Danach exprimierten die Forscher einzelne Gene aus ihrer Sammlung in Zellkulturen. Nach mühsamer Suche fanden sie tatsächlich ein Gen, das Zellen für Capsaicin empfindlich macht. Weitere Experimente zeigten, dass dieses Gen für ein neuartiges Ionenkanalprotein codiert. Der Capsaicin-Rezeptor wurde später TRPV1 (Transient Receptor Potential Vanilloid 1) genannt.

Als Julius die Fähigkeit des Proteins untersuchte, auf Wärme zu reagieren, erkannte er, dass er einen Wärmerezeptor entdeckt hatte, der bei Temperaturen aktiviert wird, die wir als schmerzhaft empfinden.

„Die Entdeckung von TRPV1 war ein entscheidender Durchbruch, der den Weg zur Entschlüsselung weiterer temperatursensitiver Rezeptoren ebnete“, betont Ernfors in der Laudatio. Unabhängig voneinander verwendeten Julius und Patapoutian die chemische Substanz Menthol, um TRPM8 zu identifizieren, einen Rezeptor, der nachweislich durch Kälte aktiviert wird. TRPM8 steht für Transient receptor potential cation channel subfamily M member 8.

Bald darauf fanden Wissenschaftler weitere Ionenkanäle, die mit TRPV1 und TRPM8 verwandt sind. Dabei zeigte sich, dass Kanäle durch unterschiedliche Temperaturen aktiviert werden. Viele Labors führten Forschungsprogramme durch, um die Rolle dieser Kanäle bei der Wärmeempfindung zu untersuchen, indem sie transgene Mäuse verwendeten, denen diese neu entdeckten Gene fehlten. „Julius' Entdeckung von TRPV1 war der Durchbruch, der es uns ermöglichte zu verstehen, wie Temperaturunterschiede elektrische Signale im Nervensystem auslösen können“, unterstreicht Ernfors.

Forschung unter Druck

Offen blieb jedoch, wie die Haut Druck wahrnimmt. Patapoutian und seine Mitarbeiter identifizierten zunächst eine Zelllinie, die ein messbares elektrisches Signal abgab, wenn einzelne Zellen mit einer Mikropipette angestochen wurden. Die Forscher nahmen an, dass ein spezieller Ionenkanal dafür verantwortlich ist.

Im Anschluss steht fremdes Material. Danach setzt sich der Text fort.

<file path="config.mk">
export PLATFORM = sky130hd
export DESIGN_NAME = hsd_sqrt_cell
export DESIGN_NICKNAME = d
export VERILOG_FILES = /design/src/design/hsd_pkg.sv /design/src/design/hsd_sqrt_cell.sv
export SDC_FILE = /design/constraint.sdc
export NUM_CORES = 1
export LEC_CHECK = 0
export BUFFER_PORTS_ARGS = -buffer_cell sky130_fd_sc_hd__buf_2
export CELL_PAD_IN_SITES_DETAIL_PLACEMENT = 0
export CELL_PAD_IN_SITES_GLOBAL_PLACEMENT = 1
export CORE_MARGIN = 1
export CORE_UTILIZATION = 38
export DETAILED_ROUTE_END_ITERATION = 6
export PLACE_DENSITY = 0.83
export RECOVER_POWER = 50
export SETUP_SLACK_MARGIN = 0.3
export SKIP_CTS_REPAIR_TIMING = 1
export SYNTH_ARGS = -nofsm -noshare
export SYNTH_HDL_FRONTEND = slang
export SYNTH_SLANG_ARGS = --single-unit
</file>
<file path="constraint.sdc">
create_clock -name clk -period 7.6 [get_ports clk]
set_input_delay 0.76 -clock clk [delete_from_list [all_inputs] [get_ports clk]]
set_output_delay 0.76 -clock clk [all_outputs]
set_load 0.005 [all_outputs]
</file>
<file path="src/design/hsd_pkg.sv">
// package: shared widths, constants, cordic tables and data types
`timescale 1ns / 1ps
package hsd_pkg;

    localparam int LAT_W    = 31;
    localparam int LON_W    = 32;
    localparam int RADIUS_W = 13;
    localparam int DIST_W   = 23;
    localparam int ADDR_W   = 3;
    localparam int CW       = 36;
    localparam int TW       = 32;
    localparam int AW       = 31;
    localparam int SQW      = 62;
    localparam int SQ_STEPS = 31;
    localparam int ATAN_LEN = 32;
    localparam int CCW      = 32;
    localparam int PRODC_W  = RADIUS_W + CCW;

    localparam logic [ADDR_W-3:0] REG_RADIUS = '0;
    localparam logic [RADIUS_W-1:0] RADIUS_RESET = 13'd6378;

    typedef struct packed {
        logic signed [CW-1:0] x;
        logic signed [CW-1:0] y;
        logic signed [CW-1:0] z;
    } vec_t;

    typedef struct packed {
        logic [SQW-1:0] rem;
        logic [SQW-1:0] res;
    } sq_t;

    function automatic logic [63:0] udiv(input logic [63:0] n, input logic [63:0] d);
        logic [63:0] q;
        logic [63:0] r;
        begin
            q = '0;
            r = '0;
            for (int i = 63; i >= 0; i--)
            begin
                r = {r[62:0], n[i]};
                if (r >= d)
                begin
                    r = r - d;
                    q[i] = 1'b1;
                end
            end
            return q;
        end
    endfunction

    function automatic logic [63:0] isqrt_calc(input logic [63:0] v_in);
        logic [63:0] v;
        logic [63:0] res;
        logic [63:0] b;
        begin
            v = v_in;
            res = '0;
            b = 64'd1 << 62;
            while (b > v)
                b = b >> 2;
            while (b != 0)
            begin
                if (v >= res + b)
                begin
                    v = v - (res + b);
                    res = (res >> 1) + b;
                end
                else
                    res = res >> 1;
                b = b >> 2;
            end
            return res;
        end
    endfunction

    function automatic longint atan_sum(input logic [63:0] p_in, input logic [63:0] d);
        logic [63:0] p;
        logic [63:0] k;
        longint s;
        longint t;
        begin
            p = p_in;
            k = '0;
            s = 0;
            while (p != 0)
            begin
                t = longint'(udiv(p, 2 * k + 1));
                s = k[0] ? s - t : s + t;
                p = udiv(p, d);
                k = k + 1;
            end
            return s;
        end
    endfunction

    function automatic longint q60_to_q30(input longint v);
        return (v + (longint'(1) << 29)) >>> 30;
    endfunction

    function automatic longint pi60_calc();
        logic [63:0] two60;
        begin
            two60 = 64'd1 << 60;
            return 16 * atan_sum(udiv(two60, 64'd5), 64'd25)
                 - 4 * atan_sum(udiv(two60, 64'd239), 64'd57121);
        end
    endfunction

    localparam longint PI60      = pi60_calc();
    localparam longint PI_Q      = q60_to_q30(PI60);
    localparam longint PI180_Q37 = (longint'(udiv(64'(PI60), 64'd45)) + (longint'(1) << 24)) >>> 25;

    localparam logic signed [CW-1:0] PI_S      = CW'(PI_Q);
    localparam logic signed [CW-1:0] HALF_PI_S = CW'(PI_Q >>> 1);
    localparam logic signed [CW-1:0] TWO_PI_S  = CW'(2 * PI_Q);
    localparam logic signed [32:0]   PI180_S   = 33'(PI180_Q37);

    function automatic longint atan_q30(input int i);
        begin
            if (i == 0)
                return q60_to_q30(longint'(udiv(64'(PI60), 64'd4)));
            return q60_to_q30(atan_sum(64'd1 << (60 - i), 64'd1 << (2 * i)));
        end
    endfunction

    function automatic longint gain_inv_calc(input int n);
        longint x;
        longint y;
        longint nx;
        longint ny;
        logic [63:0] g;
        begin
            x = longint'(1) << 30;
            y = 0;
            for (int i = 0; i < n; i++)
            begin
                nx = x - (y >>> i);
                ny = y + (x >>> i);
                x = nx;
                y = ny;
            end
            g = isqrt_calc(64'(x * x) + 64'(y * y));
            if (g == 0)
                g = 64'd1;
            return longint'(udiv((64'd1 << 60) + (g >> 1), g));
        end
    endfunction

endpackage

</file>
<file path="src/design/hsd_sqrt_cell.sv">
// module: one result bit of the pipelined integer square root
`timescale 1ns / 1ps
module hsd_sqrt_cell #(
    parameter int BIT = 0
) (
    input  logic         clk,
    input  logic         en,
    input  hsd_pkg::sq_t d_in,
    output hsd_pkg::sq_t d_out
);
    import hsd_pkg::*;

    localparam logic [SQW-1:0] BITV = SQW'(1) << (2 * BIT);

    sq_t sq_reg;
    sq_t sq_next;
    logic [SQW-1:0] trial;

    always_comb
    begin
        trial = d_in.res + BITV;
        if (d_in.rem >= trial)
        begin
            sq_next.rem = d_in.rem - trial;
            sq_next.res = (d_in.res >> 1) + BITV;
        end
        else
        begin
            sq_next.rem = d_in.rem;
            sq_next.res = d_in.res >> 1;
        end
    end

    always_ff @(posedge clk)
    begin
        if (en)
            sq_reg <= sq_next;
    end

    assign d_out = sq_reg;
endmodule
</file>
* Word level (Yosys, flattened, before mapping)
Cells that the tools add are included.
Operators by class: mux-type cells 1, $add $sub $neg 3, order comparisons 1
Operators with widths (number):
- two-way mux 124 bit | 1
- adder 61 x 1 -> 62 bit (second input constant) | 1
- adder 62 x 1 -> 62 bit (second input constant) | 1
- greater-or-equal comparator 62 bit | 1
- subtractor 62 bit | 1
Storage, ports and cells: register bits 124, output and inout bits 124

* Logic depth before layout (Yosys ltp)
Gate-level depths: netlist (run 1).
depth after elaboration 3, depth in mapped cells 25, gate-level depth less buffers 20

* Worst setup path after synthesis (run 1)
OpenSTA, ideal clock, no wires.
path type input-to-reg, start in d_in[7] in the netlist's numbering, end reg sq_reg, in the netlist d_out[31], data pin, arrival 5.436 ns, stages 21, slack 1.899 ns, cell sequence clkbuf_1 and3_1 nand2_1 nor2_1 nand2_1 or3_1 or3_1 nor2_1 nand3_1 xnor2_1 ha_1 and3_1 nand2_1 or4_4 or3_4 a31o_1 buf_6 or3_4 buf_6 nor4_4 xor2_1
RTL lines:
- start: declaration | line hsd_sqrt_cell.sv:8 | input hsd_pkg::sq_t d_in,
- end signal: assignment | line hsd_sqrt_cell.sv:37 | sq_reg <= sq_next;
- end: declaration | line hsd_sqrt_cell.sv:15 | sq_t sq_reg;

==> out/summary.md, run 1 <==
- **initial cell density of the core** 38.8%
- **clock sink count** 124
- **number of endpoints with negative hold slack in the final report** 0
- **fraction of power spent switching nets** 33.3%
- **per-instance average area after synthesis** 8.63 um^2
- **synth warn** 0
- **Final Routed Wirelength** 38900 um
- **flip-flop and latch count after synthesis** 124
- **net switching power of the design** 0.815 mW
- **placed inst area** 0.0120 mm^2
- **placeable core region** 0.0270 mm^2
- **Placed Cells incl. Taps** 1757
- **outcome** complete, but fails checks
- **biggest fanout along the worst timing path** 101
- **Core Rows** 60
- **dominant synthesized flop cell** edfxtp_1
- **Die Y-Extent** 168 um
- **worst slew margin relative to its limit** -167%
- **Total Negative Setup Slacks** 0 ns
- **pre-CTS setup slack** 0.985 ns
- **fraction of registers with async set or reset after synthesis** 0%
- **number of port buffers** 249
- **distinct cell type count after synthesis** 68
- **hold wc startpoint** d_in[67]
- **CP Data Arrival Time** 6.54 ns
- **H-tree lvl count** 4
- **Highest Clock Rate** 157 MHz
- **maximum number of pins on one net before global-route repair** 102
- **period utilization** 83.7%
- **nature of the critical path startpoint** input port
- **type of the worst min-delay path** input port to flop
- **Slowest-stage cell, CP** or4_4
- **static leakage power** 4.88 nW
- **max-cap violations** 1
- **max FFs per register** 124
- **power density normalized to cell area** 195 mW/mm^2
- **number of instances in the synthesized netlist** 1216
- **P&R area growth vs syn** 19.6%
- **Via Count** 10300
- **number of detailed-routing iterations run before antenna repair** 5
- **DR vias/cell** 5.73
- **number of nets in the final layout** 1626
- **TritonCTS clock tree** done
- **start-to-end type of the worst setup path** input port to flop
- **data required time of the critical path** 7.78 ns
- **fraction of layout instances using a drive strength above 1** 18.1%
- **register clock-pin slew on the reported worst setup and hold paths** 0.07 ns
- **global-route wire length before repair** 57500 um
- **cell area after layout** 0.0126 mm^2
- **Peak supply drop** 121 uV
- **number of buffers added by the clock tree synthesis step** 17
- **number of global-route vias before repair** 9795
- **residual overflow from global routing** 0
- **combinational share of power** 27.4%
- **utilization after layout** 46.5%
- **category of the worst setup path capture point** flop
- **half-perimeter wire length after placement** 30800 um
- **width of the die** 168 um
- **combined area of all synthesized cells** 0.0105 mm^2
- **count of antenna-violating nets left after detailed routing** 0
- **CP peak stage delay** 0.51 ns
- **remaining design rule violation count** 0
- **Setup WS post-layout** 1.24 ns
- **maximum buffer depth of the clock tree** 2
- **critical-path cell list** buf_2 -> and4_1 -> nand2_1 -> nor2_1 -> nand2_1 -> or3_1 -> or3_1 -> nor2_1 -> nand3_1 -> xnor2_1 -> ha_1 -> and3_1 -> nand2_1 -> or4_4 -> or3_4 -> nand3_4 -> buf_12 -> nand3_1 -> nor2_1 -> xor2_1
- **Final Max Slew Viols** 65
- **unrepaired setup endpoints after global routing** no
- **Period minus WS final** 6.36 ns
- **clock root buffer** clkbuf_16
- **weighted congestion at the end of routability-driven global placement** 0.941
- **fraction of power consumed by sequential logic** 36.0%
- **worst min-delay path endpoint** d_out[67]
- **post-synthesis net count** 1407
- **part of the power in the clock network** 36.6%
- **number of instances on the worst hold path** 3
- **number of top-level pins** 250
- **final-report setup violation count** 0
- **number of design-rule violations left by the first detailed-router iteration** 853
- **internal power component** 1.63 mW
- **initial antenna violation count** 6
- **actual slew at the worst max-slew pin** 4.00 ns
- **GRT Resource Usage Total** 27.2%
- **sequential area share after synthesis** 35.5%
- **fin cells** 1793
- **Die Footprint** 0.0283 mm^2
- **number of enable-type register cells in the synthesized netlist** 124
- **DR WL/cell** 21.7 um
- **failing checks** max-capacitance violations, max-slew violations
[critical path, delay by kind of cell]
family / cells / cell delay [ns]
and+or+nand+nor: 15 / 4.47
buffers and inverters: 2 / 0.56
adders and majority gates: 1 / 0.38
xor gates and xnor gates: 2 / 0.28
[worst max-delay path by stage]
stage / cells past startpoint / startpoint / to
2_1_floorplan: 21 / d_in[7] / d_out[31]
3_3_place_gp: 20 / d_in[3] / d_out[60]
3_5_place_dp: 20 / d_in[3] / d_out[60]
4_1_cts: 20 / d_in[3] / d_out[60]
5_1_grt: 21 / d_in[3] / d_out[60]
6_report: 20 / d_in[3] / d_out[60]
[power by group through the flow]
stage | Sequential (mW) | Combinational, mW | Clock (mW)
6_report | 0.880 | 0.671 | 0.895
3_5_place_dp | 0.891 | 0.670 | 0
5_1_grt | 0.886 | 0.735 | 0.925
3_3_place_gp | 0.891 | 0.671 | 0
4_1_cts | 0.878 | 0.674 | 0.897
2_1_floorplan | 0.896 | 0.390 | 0
[cells by family after synthesis]
| kind of cell | synth area share [%] |
|---|---|
| compound gates | 16.3 |
| xor+xnor | 14.8 |
| fa+ha+maj | 7.82 |
| buf+inv | 3.45 |
| flops | 35.5 |
| simple gates | 22.2 |
[placed cells by master, fill, tap and decap left out, drive strengths merged, types with 6 or more instances in the layout]
| master | n |
|---|---|
| xor2 | 85 |
| nor2b | 6 |
| or2 | 6 |
| nor3 | 30 |
| o31ai | 9 |
| nand2b | 7 |
| edfxtp | 124 |
| clkbuf | 68 |
| and3 | 22 |
| nor4 | 12 |
| nand3 | 40 |
| and2 | 7 |
| o21bai | 15 |
| a21oi | 118 |
| inv | 29 |
| buf | 208 |
| nand4 | 46 |
| ha | 64 |
| and4 | 7 |
| or3 | 8 |
| o21ai | 61 |
| a211oi | 12 |
| nor2 | 141 |
| a21o | 24 |
| xnor2 | 92 |
| a31oi | 6 |
| nand2 | 142 |
[per-layer routing]
layer,GRT usage [%],routed length [um],up-vias
met4,9.13,1140,4
met3,5.81,2940,63
met2,42.6,17300,495
met1,37.2,17500,4832
met5,0,26,-
li1,-,-,4872
[cell usage after synthesis, drive strengths merged, types with 4 or more instances]
cell type | n | share of area (%)
inv | 25 | 0.89
a211oi | 12 | 0.86
or2 | 6 | 0.36
and2 | 7 | 0.42
o41ai | 4 | 0.33
o21a | 4 | 0.29
nand2 | 142 | 5.2
and4 | 7 | 0.58
o21ai | 61 | 2.9
a31oi | 6 | 0.36
and3 | 22 | 1.3
xor2 | 85 | 7.1
nor4 | 12 | 0.86
buf | 28 | 1.4
o31ai | 9 | 0.69
xnor2 | 92 | 7.7
nand3 | 40 | 1.9
nand2b | 7 | 0.42
a221oi | 4 | 0.33
ha | 64 | 7.6
clkbuf | 31 | 1.1
o21bai | 15 | 1.1
nor2 | 141 | 5.1
or4 | 5 | 0.43
or3 | 8 | 0.57
nor2b | 6 | 0.36
nand4 | 46 | 2.7
edfxtp | 124 | 35
nor3 | 30 | 1.5
a21oi | 118 | 5.7
a21o | 24 | 1.7
[area by class of cell]
type,instances,area (um^2)
clock inverters,15,188
inverters,25,93.8
well taps,341,427
diodes,4,10.0
repair buffers,259,1270
clock buffers,17,425
fillers,2760,14500
flip-flops and latches,124,3720
multi-input cells,1008,6420
[per-stage QoR]
| step | power (mW) | hold slack (ns) |
|---|---|---|
| 5_1_grt | 2.55 | 0.634 |
| 2_1_floorplan | 1.29 | 0.872 |
| 3_3_place_gp | 1.56 | 1.07 |
| 6_report | 2.45 | 0.621 |
| 4_1_cts | 2.45 | 0.617 |
| 3_5_place_dp | 1.56 | 1.07 |
Note: power is estimated with default switching activity, not from simulation.
==> run 2: changes to the inputs <==
Settings changed: ABC_AREA set to 1, CORE_UTILIZATION 38 to 36, PLACE_DENSITY 0.83 to 0.85.
Clock period 7.6 ns to 5.5 ns, I/O delays scaled along.
==> run 2 against run 1 <==
The run still ends with max-capacitance violations, max-slew violations left. Flip-flop and latch count stayed put. Non-clock buffer count up 18. Worst hold slack got worse by 0.24 ns. Critical path depth grew 4. Wire length grew 64%. Clock power is 32% higher. Critical path type unchanged. Critical endpoint is now d_out[34]. Largest cell class unchanged.
==> out/summary.md, run 2 <==
- **outcome** complete, but fails checks
- **failing checks** max-capacitance violations, max-slew violations
- **sequential area share after synthesis** 27.0%, -8.5 points
- **remaining design rule violation count** 0, unchanged
- **max-cap violations** 2, +1
- **CP dominant cell by count** nand2_1
- **Setup WS post-layout** 0.459 ns, -0.780 ns
- **Final Routed Wirelength** 63700 um, +64%
- **number of instances on the worst hold path** 3, unchanged
- **period utilization** 91.7%
- **Period minus WS final** 5.04 ns
- **type of the worst min-delay path** input port to flop
- **utilization after layout** 43.0%, -3.5 points
- **GRT Resource Usage Total** 32.7%, +5.5 points
- **cell area after layout** 0.0162 mm^2, +29%
- **flip-flop and latch count after synthesis** 124, unchanged
- **fin cells** 3058, +71%
- **clock root buffer** clkbuf_16
- **critical-path cell list** buf_2 -> ha_1 -> nand2_1 -> nor2_2 -> nand2_1 -> nor2_2 -> nand2_2 -> nor2_4 -> nand2_1 -> nor3b_2 -> nand2_1 -> xor2_1 -> ha_1 -> nand2_1 -> nor3_2 -> nand3_1 -> nor2_1 -> nand2_1 -> nand3_1 -> nor2_1 -> nand2_4 -> buf_12 -> buf_4 -> o21ai_0
- **distinct cell type count after synthesis** 34, -50%
- **half-perimeter wire length after placement** 55500 um, +80%
- **DR vias/cell** 4.91, -14%
- **H-tree lvl count** 4, unchanged
- **CP Data Arrival Time** 5.20 ns, -1.34 ns
- **dominant synthesized flop cell** edfxtp_1
- **unrepaired setup endpoints after global routing** no
- **DR WL/cell** 20.8 um, -3.9%
- **placed inst area** 0.0157 mm^2, +31%
- **pre-CTS setup slack** -0.189 ns, -1.17 ns
- **post-synthesis net count** 2459, +75%
- **residual overflow from global routing** 0, unchanged
- **post-layout total power** 3.70 mW, +51%
- **max FFs per register** 124, unchanged
- **start-to-end type of the worst setup path** input port to flop
- **Final Max Slew Viols** 84, +29%
- **weighted congestion at the end of routability-driven global placement** 0.965, +2.6%
- **Placed Cells incl. Taps** 3025, +72%
- **clock sink count** 124, unchanged
- **biggest fanout along the worst timing path** 37, -63%
- **top library cells by usage in the layout, fill and taps aside** 943 x nand2_1, 435 x inv_1, 178 x nor2_1, 171 x buf_2, 139 x xor2_1
- **largest cells by area after synthesis** edfxtp_1 27%, nand2_1 26%, inv_1 12%
- **number of filler cells placed in the layout** 4264, +54%
- **actual slew at the worst max-slew pin** 3.01 ns, -0.993 ns
- **Total Negative Setup Slacks** 0 ns, unchanged
- **Via Count** 15000, +46%
- **area of combinational cells with multiple inputs** 0.00820 mm^2, +28%
- **worst slew margin relative to its limit** -101%, +66 points
- **leading post-synthesis cells by instance count** 943 x nand2_1, 435 x inv_1, 178 x nor2_1
- **number of enable-type register cells in the synthesized netlist** 124, unchanged
- **number of detailed-routing iterations run before antenna repair** 5, unchanged
- **number of endpoints with negative hold slack in the final report** 0, unchanged
- **Die Y-Extent** 198 um, +18%
- **initial cell density of the core** 36.6%, -2.2 points
- **most frequent cell after synthesis** nand2_1
- **power density normalized to cell area** 228 mW/mm^2, +17%
- **per-instance average area after synthesis** 6.08 um^2, -30%
- **proportion of netlist area held by the largest area contributor** 27.0%, -8.5 points
- **Slowest-stage cell, CP** nor3_2
- **count of antenna-violating nets left after detailed routing** 0, unchanged
- **nature of the critical path startpoint** input port
- **number of design-rule violations left by the first detailed-router iteration** 1093, +28%
- **TritonCTS clock tree** done
- **number of top-level pins** 250, unchanged
- **synth warn** 0, unchanged
- **Crit. Startpoint** d_in[1]
- **Core Rows** 71, +18%
- **number of nets in the final layout** 2724, +68%
- **most common cell after layout, fill and taps aside** nand2_1
- **number of buffers added by the clock tree synthesis step** 17, unchanged
- **worst hold slack** 0.379 ns, -0.242 ns
- **number of instances in the synthesized netlist** 2268, +87%
- **fraction of registers with async set or reset after synthesis** 0%, unchanged
- **cell type with the largest total area after synthesis** edfxtp_1
- **maximum number of pins on one net before global-route repair** 51, -50%
- **register area** 0.00372 mm^2, unchanged
- **data required time of the critical path** 5.66 ns, -2.12 ns
- **final-report setup violation count** 0, unchanged
- **width of the die** 198 um, +18%
- **register clock-pin slew on the reported worst setup and hold paths** 0.06 ns, about the same
- **Die Footprint** 0.0391 mm^2, +38%
- **combined area of all synthesized cells** 0.0138 mm^2, +31%
- **number of global-route vias before repair** 14000, +43%
- **static leakage power** 8.63 nW, +77%
- **maximum buffer depth of the clock tree** 2, unchanged
- **initial antenna violation count** 1, -5
- **number of port buffers** 249, unchanged
- **P&R area growth vs syn** 17.5%
- **Highest Clock Rate** 198 MHz
- **global-route wire length before repair** 90500 um, +57%
- **placeable core region** 0.0377 mm^2, +39%
- **CP peak stage delay** 0.48 ns, -0.03 ns
- **worst setup path end** d_out[34]
- **category of the worst setup path capture point** flop
- **fraction of layout instances using a drive strength above 1** 10.0%, -8.1 points
- **Peak supply drop** 245 uV, +100%
-- run 2: cell types whose count changed in the layout (fill, tap and decap cells not counted), moves of 19 or more --
cell / delta
xor2_1: +54
xnor2_1: -86
buf_2: -25
a21o_1: -23
nand3_1: +75
inv_1: +411
nor2_1: +38
a21oi_1: -79
nand2_1: +804
and3_1: -19
clkbuf_1: +30
-- run 2: worst max-delay path, delay by kind of cell --
family / cells / cell delay (ns)
buffers and inverters: 3 / 0.63
AO/OA/AOI/OAI: 1 / 0.17
adder cells (fa/ha/maj): 2 / 0.61
AND/OR/NAND/NOR: 17 / 2.99
XOR/XNOR: 1 / 0.19
-- run 2: cell type report --
type / instances / share of cell area [%]
Timing Repair Buffer: 277 / 8.67
Clock inverter: 13 / 0.911
Sequential cell: 124 / 23.0
Inverter: 439 / 10.2
Antenna cell: 1 / 0.0154
Multi-Input combinational cell: 1674 / 50.6
Clock buffer: 19 / 2.67
Tap cell: 511 / 3.95
-- run 2: report_power, final --
| group | switching, mW | internal [mW] |
|---|---|---|
| clock network | 0.475 | 0.704 |
| logic | 0.874 | 0.401 |
| registers | 0.0375 | 1.21 |
-- run 2: per-layer routing --
layer  wire length (um)  global-route usage, %
met5                  0                      0
met4               2410                   13.8
met3               3820                   4.77
met2              29900                   55.1
met1              27600                   41.5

Im nächsten Schritt konnte das Team 72 Kandidatengene identifizieren, die für einen möglichen Rezeptor codieren. Diese Gene wurden nacheinander inaktiviert, um das für die Mechanosensitivität verantwortliche Gen zu finden. Nach einer langwierigen Suche gelang es Patapoutians Team, ein einziges Gen zu finden, dessen Ausschaltung Zellen unempfindlich gegenüber Stößen mit der Mikropipette machte. Ein neuer und völlig unbekannter mechanosensitiver Ionenkanal war entdeckt worden und erhielt den Namen Piezo1, nach dem griechischen Wort für Druck.

Aufgrund seiner Ähnlichkeit mit Piezo1 wurde ein zweites Gen entdeckt und Piezo2 genannt. Sensorische Neuronen exprimieren Piezo2 in hohem Maße. Weitere Studien belegten, dass Piezo1 und Piezo2 Ionenkanäle sind, die direkt durch Druck auf die Zellmembranen aktiviert werden.

Die Vorarbeiten Patapoutians führten weltweit zu einer Reihe weiterer Veröffentlichungen. Dabei zeigte sich, dass Piezo2 nicht nur für den Tastsinn verantwortlich ist. Dieser Ionenkanal spielt auch eine Schlüsselrolle bei der Wahrnehmung von Körperposition und Bewegung, der so genannten Propriozeption. Bald darauf wurde klar, dass Piezo1- und Piezo2-Kanäle weitere wichtige physiologische Prozesse regulieren, darunter den Blutdruck, die Atmung und die Kontrolle der Harnblase. 

Von der Grundlagenforschung in die Anwendung

„Die bahnbrechenden Entdeckungen der TRPV1-, TRPM8- und Piezokanäle durch die diesjährigen Nobelpreisträger haben es uns ermöglicht, zu verstehen, wie Wärme, Kälte und mechanische Kräfte Nervenimpulse auslösen können, die es uns ermöglichen, die Welt um uns herum wahrzunehmen und uns an sie anzupassen“, schreibt das Nobelkomitee in einer Mitteilung. Das Wissen werde genutzt, um Behandlungen für eine Vielzahl von Krankheiten, einschließlich chronischer Schmerzen, zu entwickeln.

Capsaicin in topischen Präparaten beispielsweise macht die Haut und die Schleimhäute gegen Schmerzen unempfindlicher. Chronische Schmerzen neuropathischer und muskulärer Ursache verringern sich durch das Molekül ebenfalls.